[Opening DATASET EXCERPTS section]

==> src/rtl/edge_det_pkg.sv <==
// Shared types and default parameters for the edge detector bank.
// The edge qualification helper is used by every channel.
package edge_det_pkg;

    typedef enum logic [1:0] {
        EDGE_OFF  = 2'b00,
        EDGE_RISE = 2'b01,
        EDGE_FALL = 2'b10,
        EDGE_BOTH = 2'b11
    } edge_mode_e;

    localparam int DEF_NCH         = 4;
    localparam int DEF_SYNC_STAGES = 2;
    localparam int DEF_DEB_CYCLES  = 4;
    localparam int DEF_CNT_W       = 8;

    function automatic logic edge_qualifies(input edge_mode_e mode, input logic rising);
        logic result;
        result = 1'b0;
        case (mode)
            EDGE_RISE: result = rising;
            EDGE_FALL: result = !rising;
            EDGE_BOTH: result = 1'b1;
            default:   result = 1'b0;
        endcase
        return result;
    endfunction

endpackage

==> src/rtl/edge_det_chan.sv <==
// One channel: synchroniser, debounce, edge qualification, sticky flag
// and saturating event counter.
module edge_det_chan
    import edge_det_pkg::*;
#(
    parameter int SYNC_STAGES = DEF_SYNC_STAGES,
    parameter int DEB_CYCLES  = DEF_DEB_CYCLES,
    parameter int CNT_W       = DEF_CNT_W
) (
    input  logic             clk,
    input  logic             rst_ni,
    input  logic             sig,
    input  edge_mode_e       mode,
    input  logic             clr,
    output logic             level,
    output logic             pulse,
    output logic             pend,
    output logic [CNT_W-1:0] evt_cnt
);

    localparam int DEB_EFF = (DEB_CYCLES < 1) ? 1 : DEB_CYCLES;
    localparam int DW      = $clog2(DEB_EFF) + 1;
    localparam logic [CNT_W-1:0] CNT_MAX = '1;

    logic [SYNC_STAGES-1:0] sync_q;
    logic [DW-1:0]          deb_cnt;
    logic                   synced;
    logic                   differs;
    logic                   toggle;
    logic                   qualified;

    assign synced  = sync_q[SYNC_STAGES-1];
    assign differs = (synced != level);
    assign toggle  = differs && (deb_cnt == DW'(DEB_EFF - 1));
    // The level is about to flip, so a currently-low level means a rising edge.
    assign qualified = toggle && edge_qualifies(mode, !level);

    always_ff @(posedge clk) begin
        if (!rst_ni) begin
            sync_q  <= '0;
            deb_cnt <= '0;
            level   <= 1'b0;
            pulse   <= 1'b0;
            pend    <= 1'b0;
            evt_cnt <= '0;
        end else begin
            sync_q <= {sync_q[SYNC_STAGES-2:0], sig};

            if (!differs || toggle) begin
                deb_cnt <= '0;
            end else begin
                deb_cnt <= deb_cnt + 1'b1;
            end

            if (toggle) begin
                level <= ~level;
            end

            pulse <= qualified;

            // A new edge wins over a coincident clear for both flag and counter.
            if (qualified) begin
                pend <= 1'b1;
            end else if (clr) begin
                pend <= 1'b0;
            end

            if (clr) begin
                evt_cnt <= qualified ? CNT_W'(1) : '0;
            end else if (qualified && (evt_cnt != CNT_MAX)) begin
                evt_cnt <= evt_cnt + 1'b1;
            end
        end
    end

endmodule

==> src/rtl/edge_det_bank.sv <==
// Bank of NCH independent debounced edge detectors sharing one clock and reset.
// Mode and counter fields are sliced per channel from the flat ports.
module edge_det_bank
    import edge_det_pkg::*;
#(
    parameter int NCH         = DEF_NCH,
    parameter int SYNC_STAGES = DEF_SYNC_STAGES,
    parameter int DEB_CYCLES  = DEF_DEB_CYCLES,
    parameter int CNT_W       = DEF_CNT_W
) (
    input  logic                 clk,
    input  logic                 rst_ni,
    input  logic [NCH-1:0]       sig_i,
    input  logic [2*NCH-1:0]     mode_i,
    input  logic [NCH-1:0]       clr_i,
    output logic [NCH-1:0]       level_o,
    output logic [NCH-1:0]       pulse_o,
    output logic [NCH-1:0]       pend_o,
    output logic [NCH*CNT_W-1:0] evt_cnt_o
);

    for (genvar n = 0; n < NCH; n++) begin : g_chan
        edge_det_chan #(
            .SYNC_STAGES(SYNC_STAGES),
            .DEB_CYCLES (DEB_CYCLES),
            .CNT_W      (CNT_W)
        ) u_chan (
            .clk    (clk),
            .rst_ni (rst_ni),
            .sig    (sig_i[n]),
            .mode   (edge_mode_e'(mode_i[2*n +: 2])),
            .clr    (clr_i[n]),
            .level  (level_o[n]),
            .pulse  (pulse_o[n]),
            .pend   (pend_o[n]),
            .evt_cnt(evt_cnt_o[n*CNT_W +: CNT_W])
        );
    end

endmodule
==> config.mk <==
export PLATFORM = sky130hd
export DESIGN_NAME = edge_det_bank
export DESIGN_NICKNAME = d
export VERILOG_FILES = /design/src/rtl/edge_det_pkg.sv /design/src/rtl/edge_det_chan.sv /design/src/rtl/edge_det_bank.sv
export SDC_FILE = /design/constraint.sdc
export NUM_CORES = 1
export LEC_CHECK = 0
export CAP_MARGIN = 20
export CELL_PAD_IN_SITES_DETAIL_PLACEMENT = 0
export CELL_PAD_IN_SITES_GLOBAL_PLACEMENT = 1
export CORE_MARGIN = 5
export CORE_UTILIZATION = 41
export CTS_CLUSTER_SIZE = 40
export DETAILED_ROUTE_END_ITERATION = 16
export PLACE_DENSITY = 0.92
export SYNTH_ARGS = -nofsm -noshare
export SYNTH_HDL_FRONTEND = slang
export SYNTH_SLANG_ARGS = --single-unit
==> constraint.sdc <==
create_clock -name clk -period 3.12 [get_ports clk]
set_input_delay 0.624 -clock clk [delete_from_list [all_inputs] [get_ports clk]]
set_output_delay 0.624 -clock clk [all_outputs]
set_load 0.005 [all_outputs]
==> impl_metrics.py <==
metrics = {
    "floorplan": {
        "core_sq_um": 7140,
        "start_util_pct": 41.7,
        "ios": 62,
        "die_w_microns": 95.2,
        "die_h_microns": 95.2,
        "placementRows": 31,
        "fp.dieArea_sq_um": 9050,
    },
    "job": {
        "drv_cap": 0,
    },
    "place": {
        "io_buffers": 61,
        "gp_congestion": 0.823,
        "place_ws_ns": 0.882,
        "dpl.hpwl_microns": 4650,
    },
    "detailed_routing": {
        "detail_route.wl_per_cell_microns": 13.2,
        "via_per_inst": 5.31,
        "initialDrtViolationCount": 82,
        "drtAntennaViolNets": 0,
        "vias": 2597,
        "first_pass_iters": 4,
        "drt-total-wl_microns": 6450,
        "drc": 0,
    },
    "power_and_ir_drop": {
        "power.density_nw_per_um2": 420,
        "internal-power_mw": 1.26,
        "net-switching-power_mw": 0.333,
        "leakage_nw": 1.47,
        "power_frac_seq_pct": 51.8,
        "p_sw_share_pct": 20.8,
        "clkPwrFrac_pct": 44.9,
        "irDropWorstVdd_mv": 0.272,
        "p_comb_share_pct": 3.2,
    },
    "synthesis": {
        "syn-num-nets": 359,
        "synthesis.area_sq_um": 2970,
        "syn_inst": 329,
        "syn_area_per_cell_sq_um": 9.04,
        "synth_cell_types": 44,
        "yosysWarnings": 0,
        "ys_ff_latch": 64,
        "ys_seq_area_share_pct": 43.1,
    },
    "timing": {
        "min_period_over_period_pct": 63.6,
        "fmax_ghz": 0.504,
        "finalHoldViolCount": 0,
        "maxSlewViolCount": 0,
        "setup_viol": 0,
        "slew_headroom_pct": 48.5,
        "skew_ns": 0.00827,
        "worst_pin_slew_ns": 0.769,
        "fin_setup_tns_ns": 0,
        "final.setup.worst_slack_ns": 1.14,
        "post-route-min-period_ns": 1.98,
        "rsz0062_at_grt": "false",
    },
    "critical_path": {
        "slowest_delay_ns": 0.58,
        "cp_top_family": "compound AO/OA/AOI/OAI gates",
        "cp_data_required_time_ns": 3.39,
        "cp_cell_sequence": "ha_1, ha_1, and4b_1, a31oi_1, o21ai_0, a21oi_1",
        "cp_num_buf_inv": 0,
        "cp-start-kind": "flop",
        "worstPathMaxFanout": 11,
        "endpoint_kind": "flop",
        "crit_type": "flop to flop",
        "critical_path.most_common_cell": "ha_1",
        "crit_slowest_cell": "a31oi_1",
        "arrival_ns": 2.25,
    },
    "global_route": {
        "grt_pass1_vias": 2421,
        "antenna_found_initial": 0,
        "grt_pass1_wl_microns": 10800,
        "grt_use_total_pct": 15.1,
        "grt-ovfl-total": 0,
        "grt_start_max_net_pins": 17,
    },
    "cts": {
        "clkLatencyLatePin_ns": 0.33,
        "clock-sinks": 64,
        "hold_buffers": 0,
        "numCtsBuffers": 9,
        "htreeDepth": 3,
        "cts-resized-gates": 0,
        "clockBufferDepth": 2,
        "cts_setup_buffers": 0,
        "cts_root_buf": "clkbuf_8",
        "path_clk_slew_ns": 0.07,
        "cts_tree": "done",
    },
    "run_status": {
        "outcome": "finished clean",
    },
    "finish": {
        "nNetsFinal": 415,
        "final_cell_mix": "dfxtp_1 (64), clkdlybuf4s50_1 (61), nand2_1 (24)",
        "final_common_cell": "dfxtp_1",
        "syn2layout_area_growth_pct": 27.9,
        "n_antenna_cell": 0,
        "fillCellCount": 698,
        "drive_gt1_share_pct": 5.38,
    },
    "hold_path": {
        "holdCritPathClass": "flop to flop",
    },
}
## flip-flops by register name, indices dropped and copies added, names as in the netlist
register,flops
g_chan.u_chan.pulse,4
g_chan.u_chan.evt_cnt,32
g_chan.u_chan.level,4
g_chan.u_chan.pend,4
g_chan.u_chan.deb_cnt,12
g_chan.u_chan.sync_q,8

[Closing DATASET EXCERPTS section]

> [WORK INSTRUCTIONS] Please return exactly the lines from the one containing "g_chan.u_chan.pend,4" through the end of the entries above, adding no other line.

> [EXPECTED ANSWER]
g_chan.u_chan.pend,4
g_chan.u_chan.deb_cnt,12
g_chan.u_chan.sync_q,8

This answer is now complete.